▽

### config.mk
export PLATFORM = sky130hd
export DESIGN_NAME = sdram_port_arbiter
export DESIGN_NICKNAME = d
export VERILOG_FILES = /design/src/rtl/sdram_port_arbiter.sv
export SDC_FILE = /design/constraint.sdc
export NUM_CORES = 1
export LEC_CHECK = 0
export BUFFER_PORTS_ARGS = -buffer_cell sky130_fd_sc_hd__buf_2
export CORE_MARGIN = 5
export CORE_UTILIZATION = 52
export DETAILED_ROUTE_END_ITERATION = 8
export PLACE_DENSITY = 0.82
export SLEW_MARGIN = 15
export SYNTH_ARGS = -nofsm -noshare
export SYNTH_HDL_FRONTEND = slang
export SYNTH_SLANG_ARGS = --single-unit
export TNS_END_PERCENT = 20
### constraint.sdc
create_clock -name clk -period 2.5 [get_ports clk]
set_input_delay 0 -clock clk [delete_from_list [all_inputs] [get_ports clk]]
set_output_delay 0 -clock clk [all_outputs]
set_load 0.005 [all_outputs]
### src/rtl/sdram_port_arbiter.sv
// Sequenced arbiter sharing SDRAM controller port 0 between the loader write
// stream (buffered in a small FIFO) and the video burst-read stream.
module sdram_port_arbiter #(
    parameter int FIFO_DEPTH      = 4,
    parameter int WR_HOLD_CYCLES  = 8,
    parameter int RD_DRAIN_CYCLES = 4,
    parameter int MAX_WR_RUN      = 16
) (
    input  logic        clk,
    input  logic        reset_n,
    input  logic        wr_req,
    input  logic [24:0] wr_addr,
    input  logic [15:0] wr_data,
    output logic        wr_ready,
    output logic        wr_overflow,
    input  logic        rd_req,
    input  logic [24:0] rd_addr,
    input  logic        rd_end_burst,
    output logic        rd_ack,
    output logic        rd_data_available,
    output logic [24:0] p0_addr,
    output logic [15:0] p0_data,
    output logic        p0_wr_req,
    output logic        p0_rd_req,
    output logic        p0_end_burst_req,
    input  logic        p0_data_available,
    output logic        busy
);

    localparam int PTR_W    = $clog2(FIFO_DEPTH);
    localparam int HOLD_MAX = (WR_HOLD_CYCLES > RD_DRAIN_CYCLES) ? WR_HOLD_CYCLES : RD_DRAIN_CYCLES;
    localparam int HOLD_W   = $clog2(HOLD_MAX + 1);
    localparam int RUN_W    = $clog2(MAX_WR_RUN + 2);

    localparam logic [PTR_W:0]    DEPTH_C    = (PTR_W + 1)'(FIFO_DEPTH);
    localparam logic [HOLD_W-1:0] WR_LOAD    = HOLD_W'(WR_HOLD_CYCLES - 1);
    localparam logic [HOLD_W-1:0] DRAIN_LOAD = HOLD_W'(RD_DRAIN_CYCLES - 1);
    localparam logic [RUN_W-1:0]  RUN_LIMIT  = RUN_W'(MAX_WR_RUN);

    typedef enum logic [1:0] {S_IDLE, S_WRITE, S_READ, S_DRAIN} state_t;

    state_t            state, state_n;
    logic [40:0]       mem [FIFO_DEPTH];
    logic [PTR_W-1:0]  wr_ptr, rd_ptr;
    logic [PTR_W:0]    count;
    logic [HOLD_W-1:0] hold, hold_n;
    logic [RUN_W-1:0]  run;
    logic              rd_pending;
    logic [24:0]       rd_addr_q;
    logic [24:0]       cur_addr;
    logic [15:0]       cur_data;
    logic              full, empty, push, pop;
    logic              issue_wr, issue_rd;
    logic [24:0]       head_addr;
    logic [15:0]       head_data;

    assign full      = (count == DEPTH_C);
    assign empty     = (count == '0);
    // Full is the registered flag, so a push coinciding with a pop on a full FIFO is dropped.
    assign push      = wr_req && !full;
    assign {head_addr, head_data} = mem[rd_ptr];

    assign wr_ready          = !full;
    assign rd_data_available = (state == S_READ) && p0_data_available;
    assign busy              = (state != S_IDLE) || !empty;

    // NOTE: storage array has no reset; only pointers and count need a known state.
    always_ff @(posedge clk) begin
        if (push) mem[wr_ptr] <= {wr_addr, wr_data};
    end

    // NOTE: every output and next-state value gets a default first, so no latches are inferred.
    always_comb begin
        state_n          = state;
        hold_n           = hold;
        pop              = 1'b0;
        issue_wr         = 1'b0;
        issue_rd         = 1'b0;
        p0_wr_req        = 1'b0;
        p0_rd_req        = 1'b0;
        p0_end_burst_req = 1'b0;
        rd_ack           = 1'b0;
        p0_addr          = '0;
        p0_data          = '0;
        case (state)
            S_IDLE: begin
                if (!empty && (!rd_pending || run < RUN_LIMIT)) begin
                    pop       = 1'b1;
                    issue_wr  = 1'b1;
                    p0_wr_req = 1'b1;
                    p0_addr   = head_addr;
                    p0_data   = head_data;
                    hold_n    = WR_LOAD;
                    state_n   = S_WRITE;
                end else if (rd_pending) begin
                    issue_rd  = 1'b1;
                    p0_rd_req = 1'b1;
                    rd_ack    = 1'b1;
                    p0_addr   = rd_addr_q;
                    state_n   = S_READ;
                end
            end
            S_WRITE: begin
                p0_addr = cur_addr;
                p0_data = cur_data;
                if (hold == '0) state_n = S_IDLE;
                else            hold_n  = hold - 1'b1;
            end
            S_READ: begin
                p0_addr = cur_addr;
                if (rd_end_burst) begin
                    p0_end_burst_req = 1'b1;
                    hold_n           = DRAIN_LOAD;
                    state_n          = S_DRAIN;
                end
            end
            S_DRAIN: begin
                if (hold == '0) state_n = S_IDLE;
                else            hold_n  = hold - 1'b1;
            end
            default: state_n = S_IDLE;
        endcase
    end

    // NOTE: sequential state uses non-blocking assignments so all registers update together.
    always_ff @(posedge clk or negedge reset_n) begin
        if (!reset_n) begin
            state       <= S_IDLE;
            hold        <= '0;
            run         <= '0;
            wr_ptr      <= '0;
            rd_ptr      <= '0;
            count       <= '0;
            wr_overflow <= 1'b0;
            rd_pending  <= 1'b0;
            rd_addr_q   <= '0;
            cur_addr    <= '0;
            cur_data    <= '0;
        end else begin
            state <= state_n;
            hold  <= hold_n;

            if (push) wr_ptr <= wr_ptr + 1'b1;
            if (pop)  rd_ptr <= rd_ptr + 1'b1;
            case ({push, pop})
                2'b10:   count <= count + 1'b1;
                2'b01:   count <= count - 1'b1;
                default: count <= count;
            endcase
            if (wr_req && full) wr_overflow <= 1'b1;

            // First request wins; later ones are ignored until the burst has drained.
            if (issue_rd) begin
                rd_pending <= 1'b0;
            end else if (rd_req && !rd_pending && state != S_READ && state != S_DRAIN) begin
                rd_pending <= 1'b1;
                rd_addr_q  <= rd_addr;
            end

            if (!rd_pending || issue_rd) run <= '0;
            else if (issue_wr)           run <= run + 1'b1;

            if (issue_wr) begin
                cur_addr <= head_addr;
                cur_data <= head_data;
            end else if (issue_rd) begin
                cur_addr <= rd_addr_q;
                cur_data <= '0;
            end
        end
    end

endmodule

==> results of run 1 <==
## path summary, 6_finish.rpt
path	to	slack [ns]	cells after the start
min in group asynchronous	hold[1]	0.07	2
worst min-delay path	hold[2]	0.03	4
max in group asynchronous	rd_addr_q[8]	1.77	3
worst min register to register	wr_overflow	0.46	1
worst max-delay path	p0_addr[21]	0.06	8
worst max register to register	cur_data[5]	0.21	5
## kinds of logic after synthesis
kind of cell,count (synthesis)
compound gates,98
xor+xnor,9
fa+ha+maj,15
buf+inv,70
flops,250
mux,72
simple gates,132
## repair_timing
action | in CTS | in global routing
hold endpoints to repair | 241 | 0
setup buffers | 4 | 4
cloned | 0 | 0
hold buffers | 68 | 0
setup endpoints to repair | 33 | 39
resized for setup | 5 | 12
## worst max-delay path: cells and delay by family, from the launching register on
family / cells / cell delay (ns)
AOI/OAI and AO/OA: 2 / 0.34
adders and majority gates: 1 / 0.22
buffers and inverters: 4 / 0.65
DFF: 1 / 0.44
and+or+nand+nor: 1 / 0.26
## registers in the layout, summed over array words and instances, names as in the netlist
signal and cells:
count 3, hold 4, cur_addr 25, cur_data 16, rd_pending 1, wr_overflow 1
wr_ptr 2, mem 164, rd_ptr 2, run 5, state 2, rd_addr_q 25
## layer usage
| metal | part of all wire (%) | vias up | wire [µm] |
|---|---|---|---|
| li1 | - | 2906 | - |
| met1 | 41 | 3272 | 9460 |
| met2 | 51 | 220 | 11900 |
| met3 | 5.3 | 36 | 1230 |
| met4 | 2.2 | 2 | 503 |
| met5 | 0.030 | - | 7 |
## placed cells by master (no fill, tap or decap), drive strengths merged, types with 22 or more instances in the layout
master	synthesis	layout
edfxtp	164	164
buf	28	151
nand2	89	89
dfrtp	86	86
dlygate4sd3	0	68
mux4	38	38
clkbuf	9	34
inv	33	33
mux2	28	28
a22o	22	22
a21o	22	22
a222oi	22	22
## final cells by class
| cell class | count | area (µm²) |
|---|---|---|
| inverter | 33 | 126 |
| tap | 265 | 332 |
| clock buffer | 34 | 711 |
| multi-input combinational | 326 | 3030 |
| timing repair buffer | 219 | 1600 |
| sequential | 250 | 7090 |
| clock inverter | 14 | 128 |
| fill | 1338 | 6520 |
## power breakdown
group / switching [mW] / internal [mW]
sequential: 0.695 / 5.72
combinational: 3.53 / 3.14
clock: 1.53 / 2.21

△
▽

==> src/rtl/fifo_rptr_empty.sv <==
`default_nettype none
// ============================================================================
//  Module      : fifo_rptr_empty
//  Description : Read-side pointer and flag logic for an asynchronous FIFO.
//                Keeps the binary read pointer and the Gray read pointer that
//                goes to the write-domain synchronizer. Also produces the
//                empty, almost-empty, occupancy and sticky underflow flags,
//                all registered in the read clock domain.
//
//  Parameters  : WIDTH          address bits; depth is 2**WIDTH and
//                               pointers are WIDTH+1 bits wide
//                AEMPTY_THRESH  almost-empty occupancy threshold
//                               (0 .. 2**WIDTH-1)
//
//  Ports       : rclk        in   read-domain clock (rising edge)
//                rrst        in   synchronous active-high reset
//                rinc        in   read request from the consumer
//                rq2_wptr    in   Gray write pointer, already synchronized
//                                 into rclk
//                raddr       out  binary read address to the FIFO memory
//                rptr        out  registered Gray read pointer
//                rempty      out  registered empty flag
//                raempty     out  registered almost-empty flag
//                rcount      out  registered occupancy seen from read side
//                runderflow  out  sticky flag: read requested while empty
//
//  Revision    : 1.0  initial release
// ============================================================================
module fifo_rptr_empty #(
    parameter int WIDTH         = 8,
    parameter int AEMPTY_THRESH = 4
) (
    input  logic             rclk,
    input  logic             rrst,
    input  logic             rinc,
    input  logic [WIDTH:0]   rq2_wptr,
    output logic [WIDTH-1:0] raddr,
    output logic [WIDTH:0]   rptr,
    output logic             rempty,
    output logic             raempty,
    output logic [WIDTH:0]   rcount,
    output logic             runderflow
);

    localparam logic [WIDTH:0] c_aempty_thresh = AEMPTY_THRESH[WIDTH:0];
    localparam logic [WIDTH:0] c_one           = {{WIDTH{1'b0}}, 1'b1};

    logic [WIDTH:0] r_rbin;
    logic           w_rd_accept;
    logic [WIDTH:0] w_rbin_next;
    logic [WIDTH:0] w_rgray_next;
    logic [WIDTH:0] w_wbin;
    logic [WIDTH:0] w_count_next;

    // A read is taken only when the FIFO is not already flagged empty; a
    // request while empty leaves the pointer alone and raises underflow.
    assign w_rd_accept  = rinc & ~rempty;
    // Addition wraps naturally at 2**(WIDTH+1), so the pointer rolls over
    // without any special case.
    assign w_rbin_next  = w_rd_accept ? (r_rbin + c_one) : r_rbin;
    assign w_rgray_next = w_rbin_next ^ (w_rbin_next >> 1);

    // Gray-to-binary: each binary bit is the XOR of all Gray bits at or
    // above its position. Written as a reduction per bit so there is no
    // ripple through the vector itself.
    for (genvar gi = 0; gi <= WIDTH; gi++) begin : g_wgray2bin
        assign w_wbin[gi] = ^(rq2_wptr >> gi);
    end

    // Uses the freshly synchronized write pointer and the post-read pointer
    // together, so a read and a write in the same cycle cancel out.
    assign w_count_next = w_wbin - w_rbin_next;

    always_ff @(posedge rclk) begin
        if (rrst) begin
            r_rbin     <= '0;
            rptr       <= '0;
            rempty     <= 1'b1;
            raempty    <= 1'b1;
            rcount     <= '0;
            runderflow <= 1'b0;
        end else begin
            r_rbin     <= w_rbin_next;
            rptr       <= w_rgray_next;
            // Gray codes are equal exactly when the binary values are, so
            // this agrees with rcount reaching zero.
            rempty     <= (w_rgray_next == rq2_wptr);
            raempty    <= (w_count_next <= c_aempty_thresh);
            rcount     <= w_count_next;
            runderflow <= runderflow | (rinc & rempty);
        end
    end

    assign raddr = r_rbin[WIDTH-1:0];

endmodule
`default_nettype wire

△
▽

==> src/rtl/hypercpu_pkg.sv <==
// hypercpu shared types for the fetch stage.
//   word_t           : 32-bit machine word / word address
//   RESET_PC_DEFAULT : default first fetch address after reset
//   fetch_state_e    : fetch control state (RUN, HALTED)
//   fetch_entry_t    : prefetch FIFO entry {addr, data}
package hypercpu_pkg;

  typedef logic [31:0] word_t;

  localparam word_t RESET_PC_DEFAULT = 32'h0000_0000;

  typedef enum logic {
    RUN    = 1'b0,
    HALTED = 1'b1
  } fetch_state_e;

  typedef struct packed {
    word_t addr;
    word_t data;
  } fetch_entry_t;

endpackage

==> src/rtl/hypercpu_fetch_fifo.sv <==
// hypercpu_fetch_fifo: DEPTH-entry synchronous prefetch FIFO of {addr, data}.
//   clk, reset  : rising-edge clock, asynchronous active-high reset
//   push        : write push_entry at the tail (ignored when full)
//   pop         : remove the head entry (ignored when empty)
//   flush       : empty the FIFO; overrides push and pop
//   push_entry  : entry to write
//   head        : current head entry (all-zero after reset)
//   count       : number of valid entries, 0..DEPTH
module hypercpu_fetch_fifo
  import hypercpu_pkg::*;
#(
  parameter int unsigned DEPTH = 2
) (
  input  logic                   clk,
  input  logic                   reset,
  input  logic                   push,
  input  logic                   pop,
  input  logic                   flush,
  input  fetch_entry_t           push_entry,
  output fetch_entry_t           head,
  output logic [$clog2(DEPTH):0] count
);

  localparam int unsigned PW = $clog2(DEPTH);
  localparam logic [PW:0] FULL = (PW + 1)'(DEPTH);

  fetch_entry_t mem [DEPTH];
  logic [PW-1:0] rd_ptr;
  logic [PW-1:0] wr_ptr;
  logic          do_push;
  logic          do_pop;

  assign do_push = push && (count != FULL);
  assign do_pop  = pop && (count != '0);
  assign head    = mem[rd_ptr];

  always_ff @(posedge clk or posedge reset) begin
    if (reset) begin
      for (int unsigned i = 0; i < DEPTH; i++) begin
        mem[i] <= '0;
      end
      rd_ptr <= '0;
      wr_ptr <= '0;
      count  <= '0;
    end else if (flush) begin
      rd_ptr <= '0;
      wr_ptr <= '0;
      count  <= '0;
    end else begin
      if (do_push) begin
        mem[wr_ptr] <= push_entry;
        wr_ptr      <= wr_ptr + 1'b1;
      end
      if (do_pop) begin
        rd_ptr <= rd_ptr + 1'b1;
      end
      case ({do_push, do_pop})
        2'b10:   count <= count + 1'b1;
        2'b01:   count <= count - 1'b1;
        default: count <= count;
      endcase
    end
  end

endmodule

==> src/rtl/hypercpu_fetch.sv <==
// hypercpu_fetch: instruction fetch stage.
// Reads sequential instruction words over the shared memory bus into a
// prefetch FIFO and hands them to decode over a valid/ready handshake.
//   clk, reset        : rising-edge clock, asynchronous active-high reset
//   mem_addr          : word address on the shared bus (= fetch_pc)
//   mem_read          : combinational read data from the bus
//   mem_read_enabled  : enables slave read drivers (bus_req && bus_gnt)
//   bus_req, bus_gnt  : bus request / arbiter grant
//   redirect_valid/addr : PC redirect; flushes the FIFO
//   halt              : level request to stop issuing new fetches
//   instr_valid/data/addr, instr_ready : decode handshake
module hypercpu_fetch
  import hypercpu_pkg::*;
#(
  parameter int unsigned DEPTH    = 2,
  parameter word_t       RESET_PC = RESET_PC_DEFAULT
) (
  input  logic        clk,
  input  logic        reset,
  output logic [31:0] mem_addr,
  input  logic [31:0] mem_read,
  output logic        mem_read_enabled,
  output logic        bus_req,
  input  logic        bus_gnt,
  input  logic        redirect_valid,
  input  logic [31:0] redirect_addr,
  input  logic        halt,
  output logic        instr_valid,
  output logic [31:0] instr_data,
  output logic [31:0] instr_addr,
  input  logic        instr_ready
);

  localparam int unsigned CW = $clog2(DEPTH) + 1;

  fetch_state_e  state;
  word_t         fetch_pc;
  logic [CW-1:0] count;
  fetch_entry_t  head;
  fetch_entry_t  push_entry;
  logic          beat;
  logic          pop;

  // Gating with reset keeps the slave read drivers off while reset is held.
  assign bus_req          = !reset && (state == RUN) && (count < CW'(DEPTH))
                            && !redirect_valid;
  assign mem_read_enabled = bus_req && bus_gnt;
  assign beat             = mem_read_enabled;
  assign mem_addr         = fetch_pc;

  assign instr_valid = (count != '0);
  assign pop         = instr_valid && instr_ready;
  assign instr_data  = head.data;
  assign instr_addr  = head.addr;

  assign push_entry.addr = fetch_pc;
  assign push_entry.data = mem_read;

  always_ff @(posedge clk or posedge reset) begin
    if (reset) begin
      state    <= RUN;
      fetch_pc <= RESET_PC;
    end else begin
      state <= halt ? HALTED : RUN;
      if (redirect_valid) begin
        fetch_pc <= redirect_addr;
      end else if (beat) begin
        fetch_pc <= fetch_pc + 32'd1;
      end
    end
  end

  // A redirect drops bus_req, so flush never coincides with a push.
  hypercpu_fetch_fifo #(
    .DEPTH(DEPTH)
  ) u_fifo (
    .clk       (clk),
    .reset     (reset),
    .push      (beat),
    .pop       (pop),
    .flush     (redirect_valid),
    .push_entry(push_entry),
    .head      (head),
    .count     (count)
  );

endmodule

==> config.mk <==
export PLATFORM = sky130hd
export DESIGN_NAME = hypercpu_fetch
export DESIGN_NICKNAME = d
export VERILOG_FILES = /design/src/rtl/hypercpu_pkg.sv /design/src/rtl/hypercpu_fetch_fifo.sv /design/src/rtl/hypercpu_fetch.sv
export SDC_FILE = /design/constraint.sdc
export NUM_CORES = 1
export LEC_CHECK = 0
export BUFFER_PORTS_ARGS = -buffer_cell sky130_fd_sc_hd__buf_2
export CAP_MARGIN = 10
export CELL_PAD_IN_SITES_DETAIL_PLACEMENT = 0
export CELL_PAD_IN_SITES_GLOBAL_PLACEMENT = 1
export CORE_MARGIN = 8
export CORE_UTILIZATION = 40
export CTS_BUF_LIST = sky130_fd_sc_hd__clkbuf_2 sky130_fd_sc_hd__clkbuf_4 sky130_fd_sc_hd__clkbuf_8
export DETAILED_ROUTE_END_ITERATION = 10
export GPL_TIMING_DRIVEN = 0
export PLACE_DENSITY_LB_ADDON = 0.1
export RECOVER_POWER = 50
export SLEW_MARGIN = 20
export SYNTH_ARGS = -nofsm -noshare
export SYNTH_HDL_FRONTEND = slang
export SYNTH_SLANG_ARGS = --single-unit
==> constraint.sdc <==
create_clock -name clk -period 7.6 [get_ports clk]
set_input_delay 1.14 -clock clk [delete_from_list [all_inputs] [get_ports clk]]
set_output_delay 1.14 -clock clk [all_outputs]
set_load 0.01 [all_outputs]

△

Everything from the line with "buffers and inverters: 4 / 0.65" through the line with "250 | 7090 |" in the listing above must be retyped exactly, with nothing added.

buffers and inverters: 4 / 0.65
DFF: 1 / 0.44
and+or+nand+nor: 1 / 0.26
## registers in the layout, summed over array words and instances, names as in the netlist
signal and cells:
count 3, hold 4, cur_addr 25, cur_data 16, rd_pending 1, wr_overflow 1
wr_ptr 2, mem 164, rd_ptr 2, run 5, state 2, rd_addr_q 25
## layer usage
| metal | part of all wire (%) | vias up | wire [µm] |
|---|---|---|---|
| li1 | - | 2906 | - |
| met1 | 41 | 3272 | 9460 |
| met2 | 51 | 220 | 11900 |
| met3 | 5.3 | 36 | 1230 |
| met4 | 2.2 | 2 | 503 |
| met5 | 0.030 | - | 7 |
## placed cells by master (no fill, tap or decap), drive strengths merged, types with 22 or more instances in the layout
master	synthesis	layout
edfxtp	164	164
buf	28	151
nand2	89	89
dfrtp	86	86
dlygate4sd3	0	68
mux4	38	38
clkbuf	9	34
inv	33	33
mux2	28	28
a22o	22	22
a21o	22	22
a222oi	22	22
## final cells by class
| cell class | count | area (µm²) |
|---|---|---|
| inverter | 33 | 126 |
| tap | 265 | 332 |
| clock buffer | 34 | 711 |
| multi-input combinational | 326 | 3030 |
| timing repair buffer | 219 | 1600 |
| sequential | 250 | 7090 |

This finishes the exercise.